Extinction: How Life on Earth Nearly Ended 250 Million Years Ago

  • Douglas H. Erwin
Princeton University Press: 2006. 306 pp. $24.95, £15.95 0691005249 | ISBN: 0-691-00524-9

Science is about being wrong as much as it is about being right. Thirteen years ago, Douglas Erwin wrote in his book The Great Paleozoic Crisis (Columbia University Press, 1993) that the extinction event at the Permo-Triassic boundary (PTB) 250 million years ago had lasted for as long as 10 million years and had many causes: volcanic eruptions, anoxia, acid rain, climate change, massive methane release from the ocean floor, and perhaps even meteorite impact. He termed this idea the ‘Murder on the Orient Express’ model, after Agatha Christie's mystery of the same name, in which it turned out that all 12 passengers in the train had contributed to the murder of the American millionaire Mr Ratchett.

In his new book, Extinction, Erwin argues that the PTB event lasted for thousands, rather than millions, of years and that a much reduced panoply of killing agents was involved. Many of these trace back to the eruption of the Siberian Traps, 4 million cubic kilometres of flood basalt lavas that erupted for 600,000 years over a huge area of eastern Russia. In Extinction, Erwin documents a research programme in rapid evolution.

His earlier view was typical of the time, reflecting a partly explored topic, and the intervening decade has witnessed a remarkable advance in knowledge. In 1993, stratigraphic precision was lacking. Palaeontologists commonly identified a long-term decline in their favourite groups of organisms through the entire Late Permian, whereas we now recognize a precursor mass extinction some 10 million years before the big one at the PTB. The problem was that geologists had not established reliable dating schemes, and many fossils were tagged as little more than ‘Upper Permian’. Another problem that Erwin highlighted evocatively in his 1993 book was that many of the best PTB sections lay in politically difficult areas, notably Iraq, Afghanistan, Kashmir and China.

Basic fieldwork in southern China through the 1990s has provided remarkable documentation of the Upper Permian and Lower Triassic sequences. Detailed study of the sediments and fossils has revealed the nature of the environmental changes, how the different groups of organisms fared before and after the event, and the order and timing of all this. Finally, technical improvements in radiometric dating have provided amazing levels of precision for dates on individual volcanic ash bands, with error bars as small as 0.2%; one team calculates the date of the PTB as 251.6±0.6 Myr, and another as 252.6±0.2 Myr, the difference depending on how the ashes are sampled.
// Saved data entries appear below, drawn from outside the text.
### src/rtl/neuron_pkg.sv
// Shared definitions for the spiking-neuron slice: FSM state encoding,
// default parameter values and a counter-sizing helper.
package neuron_pkg;

    typedef enum logic [1:0] {
        ST_INTEGRATE  = 2'b00,
        ST_FIRE       = 2'b01,
        ST_REFRACTORY = 2'b10
    } neuron_state_e;

    localparam int unsigned DEF_WIDTH          = 8;
    localparam int unsigned DEF_THRESHOLD      = 200;
    localparam int unsigned DEF_WEIGHT         = 64;
    localparam int unsigned DEF_LEAK_SHIFT     = 3;
    localparam int unsigned DEF_REFRACT_CYCLES = 4;

    // Bits needed to hold 0..n; never narrower than one bit.
    function automatic int unsigned cnt_width(input int unsigned n);
        return (n < 1) ? 1 : $clog2(n + 1);
    endfunction

endpackage

### src/rtl/spike_sync.sv
// Two-flop synchronizer for an asynchronous spike line plus a history flop
// for rising-edge detection. Flops run every cycle, independent of any enable.
// Ports:
//   clk, rst_n : clock, asynchronous active-low reset
//   async_in   : asynchronous spike input
//   rise_c     : one-cycle rising-edge pulse (decoded from flops, no input path)
module spike_sync (
    input  logic clk,
    input  logic rst_n,
    input  logic async_in,
    output logic rise_c
);

    logic s1;
    logic s2;
    logic s3;

    // Synchronizer chain and history flop.
    always_ff @(posedge clk or negedge rst_n) begin
        if (!rst_n) begin
            s1 <= 1'b0;
            s2 <= 1'b0;
            s3 <= 1'b0;
        end else begin
            s1 <= async_in;
            s2 <= s1;
            s3 <= s2;
        end
    end

    assign rise_c = s2 & ~s3;

endmodule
Those who write about science should give us the grit, the sweat and the boredom. Erwin certainly gives a lively account of how the geology and palaeontology of the PTB event have been disentangled, and he has been a part of many of the advances. He takes us to the Guadalupe Mountains of Texas, Meishan in southern China, and the Karoo in South Africa. Erwin also introduces the scientific methods and debates in the field and laboratory. He writes of the enthusiasm and commitment of the geologists and palaeontologists in many lands, but portrays little of the hard work involved. One key paper on the palaeontology of the event, for example, was by Jin Yugan and colleagues (Science 289, 432–436; 2000), who showed that 94% of marine species died out precisely at the PTB in the Meishan section in south China, and that further steps of extinction continued for 200,000 years or more after that first crisis. This apparently simple result was based on hundreds of thousands of specimens of 333 species, documented by taking rock samples every few centimetres through 80 metres of rock section, and sorting them back in the lab. Misquoting Thomas Edison, scientific advances are 1% inspiration and 99% perspiration, and I feel we need more of the perspiration in this book.

Looking for clues: Jin Yugan studies rocks from the Late Permian, around the time of the mass extinction. Credit: D. H. ERWIN

Erwin is a palaeontologist, and that aspect of the story is well told. After all, the essence of a mass extinction is its biological impact, and yet extinction research is often hijacked by the geological factors that may have caused such a devastating loss of life. It's probably easier to pinpoint a massive volcanic eruption or an asteroid impact crater than to document the decline of ecosystems over time. Biology is complex, and it is no fault of the palaeontologists that they often fail to nail the answers to questions such as what caused the extinction, whether it was ecologically selective, and how life recovered afterwards. This was, after all, the nearest life ever came to annihilation — perhaps only 5% of species survived. And if the causes were Earth-bound — massive volcanic eruptions leading to acid rain, atmospheric heating and anoxia — then they hold more profound significance for many of our current concerns than if the event had been triggered by the deus ex machina of an asteroid impact.